年は十六、七歳くらいの女の子で、薄茶の混じった黒髪、顔立ちは少しふっくらした普通の顔、そして身長は百六十くらいだった。
ピク。
瞼が少し動く。少しずつ、意識が覚醒してきたのか、瞼を振るわせている。
カッと、瞳を露わにし、微かに茶色の入った黒眼で、辺りを見回しながら、ゆっくりと立ち上がった。
(ここどこだろう?……あの声がいっていた世界なのだろうけど……なんで砂漠なの?)
頭に浮かんだ疑問を整理しながら、今の状況の把握に努めた。
自分が異世界に連れてこられた事、その世界を救うために行動しなければならない事、そのために必要な情報収集、今この場所の把握と生きるために必要な衣食住をどうするか決めなくてはならない。その上で、どうやって世界を救うための行動を起こすのかも、決める。
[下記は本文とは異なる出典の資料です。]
### src/depth_hue_colorizer_unit_macros.svh
// Assertion macros for the depth hue colorizer.
// Used by the top level; compiled away when SYNTHESIS is defined.
`ifndef DEPTH_HUE_COLORIZER_UNIT_MACROS_SVH
`define DEPTH_HUE_COLORIZER_UNIT_MACROS_SVH

`ifndef SYNTHESIS
// Checked only while out of reset.
`define DHC_ASSERT(lbl, clk, rstn, prop) \
  lbl: assert property (@(posedge clk) disable iff (!rstn) prop) \
    else $error("dhc assertion failed");
// Checked on every edge, reset included.
`define DHC_ASSERT_ALWAYS(lbl, clk, prop) \
  lbl: assert property (@(posedge clk) prop) \
    else $error("dhc assertion failed");
`else
`define DHC_ASSERT(lbl, clk, rstn, prop)
`define DHC_ASSERT_ALWAYS(lbl, clk, prop)
`endif

`endif

### src/dhc_pkg.sv
// Shared types, constants and window tables of the depth hue colorizer.
// No dependencies.
package dhc_pkg;

  typedef logic [15:0] depth_t;
  typedef logic [7:0]  chan_t;
  typedef logic [12:0] mm_t;
  typedef logic [20:0] prod_t;

  typedef enum logic [1:0] {
    MODE_NARROW_BINNED   = 2'd0,
    MODE_NARROW_UNBINNED = 2'd1,
    MODE_WIDE_BINNED     = 2'd2,
    MODE_WIDE_UNBINNED   = 2'd3
  } mode_t;

  typedef enum logic [2:0] {
    SEC_RED_UP   = 3'd0,
    SEC_RED_DOWN = 3'd1,
    SEC_BLUE_UP  = 3'd2,
    SEC_GRN_DOWN = 3'd3,
    SEC_RED_RISE = 3'd4
  } sector_t;

  localparam chan_t CH_MAX      = 8'hFF;
  localparam int    RECIP_SHIFT = 24;

  localparam int SPAN_NB = 5800 - 500;
  localparam int SPAN_NU = 4000 - 500;
  localparam int SPAN_WB = 3000 - 250;
  localparam int SPAN_WU = 2500 - 250;

  localparam int RECIP_NB = (1 << RECIP_SHIFT) / SPAN_NB;
  localparam int RECIP_NU = (1 << RECIP_SHIFT) / SPAN_NU;
  localparam int RECIP_WB = (1 << RECIP_SHIFT) / SPAN_WB;
  localparam int RECIP_WU = (1 << RECIP_SHIFT) / SPAN_WU;

  // Payload between the window stages and the scaling stages.
  typedef struct packed {
    logic    zero;
    mode_t   mode;
    sector_t sector;
    prod_t   p255;
  } win_t;

  function automatic mm_t win_lo(mode_t m);
    mm_t v;
    unique case (m)
      MODE_NARROW_BINNED:   v = 13'd500;
      MODE_NARROW_UNBINNED: v = 13'd500;
      MODE_WIDE_BINNED:     v = 13'd250;
      MODE_WIDE_UNBINNED:   v = 13'd250;
      default:              v = 13'd500;
    endcase
    return v;
  endfunction

  function automatic mm_t win_hi(mode_t m);
    mm_t v;
    unique case (m)
      MODE_NARROW_BINNED:   v = 13'd5800;
      MODE_NARROW_UNBINNED: v = 13'd4000;
      MODE_WIDE_BINNED:     v = 13'd3000;
      MODE_WIDE_UNBINNED:   v = 13'd2500;
      default:              v = 13'd4000;
    endcase
    return v;
  endfunction

  function automatic mm_t span_of(mode_t m);
    mm_t v;
    unique case (m)
      MODE_NARROW_BINNED:   v = 13'(SPAN_NB);
      MODE_NARROW_UNBINNED: v = 13'(SPAN_NU);
      MODE_WIDE_BINNED:     v = 13'(SPAN_WB);
      MODE_WIDE_UNBINNED:   v = 13'(SPAN_WU);
      default:              v = 13'(SPAN_NU);
    endcase
    return v;
  endfunction

  // floor(2^RECIP_SHIFT / span)
  function automatic mm_t recip_of(mode_t m);
    mm_t v;
    unique case (m)
      MODE_NARROW_BINNED:   v = 13'(RECIP_NB);
      MODE_NARROW_UNBINNED: v = 13'(RECIP_NU);
      MODE_WIDE_BINNED:     v = 13'(RECIP_WB);
      MODE_WIDE_UNBINNED:   v = 13'(RECIP_WU);
      default:              v = 13'(RECIP_NU);
    endcase
    return v;
  endfunction

endpackage

### src/dhc_depth_if.sv
// Depth sample channel: valid/ready plus one 16-bit depth.
// Depends on dhc_pkg.
interface dhc_depth_if;
  logic            valid;
  logic            ready;
  dhc_pkg::depth_t depth;

  modport source(output valid, output depth, input ready);
  modport sink(input valid, input depth, output ready);
endinterface

### src/dhc_rgb_if.sv
// Color result channel: valid/ready plus red, green and blue.
// Depends on dhc_pkg.
interface dhc_rgb_if;
  logic           valid;
  logic           ready;
  dhc_pkg::chan_t red;
  dhc_pkg::chan_t green;
  dhc_pkg::chan_t blue;

  modport source(output valid, output red, output green, output blue, input ready);
  modport sink(input valid, input red, input green, input blue, output ready);
endinterface

### src/dhc_window.sv
// Stages 1-2: clamp to the mode window, find the hue sector and 255*remainder.
// Depends on dhc_pkg and dhc_depth_if.
module dhc_window (
  input  logic               clk,
  input  logic               rst_n,
  input  dhc_pkg::mode_t     range_sel,
  dhc_depth_if.sink          in_ch,
  output logic               win_valid,
  output dhc_pkg::win_t      win_data,
  input  logic               win_ready
);

  logic                s1_v_r;
  dhc_pkg::mm_t        s1_x_r;
  logic                s1_zero_r;
  dhc_pkg::mode_t      s1_mode_r;
  logic                s2_v_r;
  dhc_pkg::win_t       s2_data_r;

  logic                s1_ready;
  logic                s2_ready;
  dhc_pkg::mm_t        lo;
  dhc_pkg::mm_t        hi;
  dhc_pkg::mm_t        clamped;
  dhc_pkg::mm_t        span;
  logic [14:0]         n;
  logic [14:0]         span1;
  logic [14:0]         span2;
  logic [14:0]         span3;
  logic [14:0]         span4;
  logic [14:0]         base;
  dhc_pkg::sector_t    sector;
  dhc_pkg::mm_t        rem;
  dhc_pkg::win_t       s2_data_nxt;

  assign s2_ready    = !s2_v_r || win_ready;
  assign s1_ready    = !s1_v_r || s2_ready;
  assign in_ch.ready = s1_ready;

  // stage 1: clamp
  always_comb begin
    lo = dhc_pkg::win_lo(range_sel);
    hi = dhc_pkg::win_hi(range_sel);
    if (in_ch.depth > 16'(hi)) begin
      clamped = hi;
    end else if (in_ch.depth < 16'(lo)) begin
      clamped = lo;
    end else begin
      clamped = in_ch.depth[12:0];
    end
  end

  // stage 2: sector and remainder
  always_comb begin
    span  = dhc_pkg::span_of(s1_mode_r);
    n     = {s1_x_r, 2'b00};
    span1 = 15'(span);
    span2 = {1'b0, span, 1'b0};
    span3 = span1 + span2;
    span4 = {span, 2'b00};
    priority if (n >= span4) begin
      sector = dhc_pkg::SEC_RED_RISE;
      base   = span4;
    end else if (n >= span3) begin
      sector = dhc_pkg::SEC_GRN_DOWN;
      base   = span3;
    end else if (n >= span2) begin
      sector = dhc_pkg::SEC_BLUE_UP;
      base   = span2;
    end else if (n >= span1) begin
      sector = dhc_pkg::SEC_RED_DOWN;
      base   = span1;
    end else begin
      sector = dhc_pkg::SEC_RED_UP;
      base   = '0;
    end
    rem                = 13'(n - base);
    s2_data_nxt.zero   = s1_zero_r;
    s2_data_nxt.mode   = s1_mode_r;
    s2_data_nxt.sector = sector;
    s2_data_nxt.p255   = {rem, 8'h00} - 21'(rem);
  end

  always_ff @(posedge clk) begin
    if (!rst_n) begin
      s1_v_r <= 1'b0;
      s2_v_r <= 1'b0;
    end else begin
      if (s1_ready) s1_v_r <= in_ch.valid;
      if (s2_ready) s2_v_r <= s1_v_r;
    end
    if (s1_ready && in_ch.valid) begin
      s1_x_r    <= hi - clamped;
      s1_zero_r <= (in_ch.depth == '0);
      s1_mode_r <= range_sel;
    end
    if (s2_ready && s1_v_r) begin
      s2_data_r <= s2_data_nxt;
    end
  end

  assign win_valid = s2_v_r;
  assign win_data  = s2_data_r;

endmodule

### src/dhc_scale.sv
// Stages 3-5: divide 255*remainder by the span via a reciprocal, then pick channels.
// Depends on dhc_pkg and dhc_rgb_if.
module dhc_scale (
  input  logic          clk,
  input  logic          rst_n,
  input  logic          win_valid,
  input  dhc_pkg::win_t win_data,
  output logic          win_ready,
  dhc_rgb_if.source     out_ch
);

  typedef struct packed {
    logic             zero;
    dhc_pkg::mode_t   mode;
    dhc_pkg::sector_t sector;
    dhc_pkg::prod_t   p255;
    dhc_pkg::chan_t   t_est;
  } quot_t;

  typedef struct packed {
    logic             zero;
    dhc_pkg::mode_t   mode;
    dhc_pkg::sector_t sector;
    dhc_pkg::prod_t   p255;
    dhc_pkg::chan_t   t_est;
    dhc_pkg::prod_t   back;
  } back_t;

  logic           s3_v_r;
  quot_t          s3_r;
  logic           s4_v_r;
  back_t          s4_r;
  logic           s5_v_r;
  dhc_pkg::chan_t red_r;
  dhc_pkg::chan_t green_r;
  dhc_pkg::chan_t blue_r;

  logic           s3_ready;
  logic           s4_ready;
  logic           s5_ready;
  logic [33:0]    prod;
  quot_t          s3_nxt;
  back_t          s4_nxt;
  dhc_pkg::mm_t   span5;
  dhc_pkg::prod_t diff;
  logic           over;
  dhc_pkg::prod_t resid;
  dhc_pkg::chan_t t;
  dhc_pkg::chan_t q;
  dhc_pkg::chan_t red_nxt;
  dhc_pkg::chan_t green_nxt;
  dhc_pkg::chan_t blue_nxt;

  assign s5_ready  = !s5_v_r || out_ch.ready;
  assign s4_ready  = !s4_v_r || s5_ready;
  assign s3_ready  = !s3_v_r || s4_ready;
  assign win_ready = s3_ready;

  // stage 3: estimate, equal to the quotient or one below it
  always_comb begin
    prod          = 34'(win_data.p255) * 34'(dhc_pkg::recip_of(win_data.mode));
    s3_nxt.zero   = win_data.zero;
    s3_nxt.mode   = win_data.mode;
    s3_nxt.sector = win_data.sector;
    s3_nxt.p255   = win_data.p255;
    s3_nxt.t_est  = prod[dhc_pkg::RECIP_SHIFT +: 8];
  end

  // stage 4: multiply back
  always_comb begin
    s4_nxt.zero   = s3_r.zero;
    s4_nxt.mode   = s3_r.mode;
    s4_nxt.sector = s3_r.sector;
    s4_nxt.p255   = s3_r.p255;
    s4_nxt.t_est  = s3_r.t_est;
    s4_nxt.back   = 21'(s3_r.t_est) * 21'(dhc_pkg::span_of(s3_r.mode));
  end

  // stage 5: correct, then q = 255 - ceil(p/span)
  always_comb begin
    span5 = dhc_pkg::span_of(s4_r.mode);
    diff  = s4_r.p255 - s4_r.back;
    over  = diff >= 21'(span5);
    resid = over ? diff - 21'(span5) : diff;
    t     = over ? s4_r.t_est + 8'd1 : s4_r.t_est;
    q     = dhc_pkg::CH_MAX - t - 8'(resid != '0);
    unique case (s4_r.sector)
      dhc_pkg::SEC_RED_UP: begin
        red_nxt = dhc_pkg::CH_MAX; green_nxt = t;               blue_nxt = '0;
      end
      dhc_pkg::SEC_RED_DOWN: begin
        red_nxt = q;               green_nxt = dhc_pkg::CH_MAX; blue_nxt = '0;
      end
      dhc_pkg::SEC_BLUE_UP: begin
        red_nxt = '0;              green_nxt = dhc_pkg::CH_MAX; blue_nxt = t;
      end
      dhc_pkg::SEC_GRN_DOWN: begin
        red_nxt = '0;              green_nxt = q;               blue_nxt = dhc_pkg::CH_MAX;
      end
      default: begin
        red_nxt = t;               green_nxt = '0;              blue_nxt = dhc_pkg::CH_MAX;
      end
    endcase
    if (s4_r.zero) begin
      red_nxt   = '0;
      green_nxt = '0;
      blue_nxt  = '0;
    end
  end

  always_ff @(posedge clk) begin
    if (!rst_n) begin
      s3_v_r <= 1'b0;
      s4_v_r <= 1'b0;
      s5_v_r <= 1'b0;
    end else begin
      if (s3_ready) s3_v_r <= win_valid;
      if (s4_ready) s4_v_r <= s3_v_r;
      if (s5_ready) s5_v_r <= s4_v_r;
    end
    if (s3_ready && win_valid) s3_r <= s3_nxt;
    if (s4_ready && s3_v_r) s4_r <= s4_nxt;
    if (s5_ready && s4_v_r) begin
      red_r   <= red_nxt;
      green_r <= green_nxt;
      blue_r  <= blue_nxt;
    end
  end

  assign out_ch.valid = s5_v_r;
  assign out_ch.red   = red_r;
  assign out_ch.green = green_r;
  assign out_ch.blue  = blue_r;

endmodule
マコは今の状況を冷静に考えていた。ワクワクする気持ち押さえながらも、冷静だった。いや、冷静になろうとしていた。
実際は、憧れだった異世界にいざ来てしまって、抑えきれない高揚と、どうすればいいのかという少しの戸惑いと、本当に世界を救うことができるのか不安になる気持、なんとかなるだろうと楽観視する気持などが、マコの心を支配していた。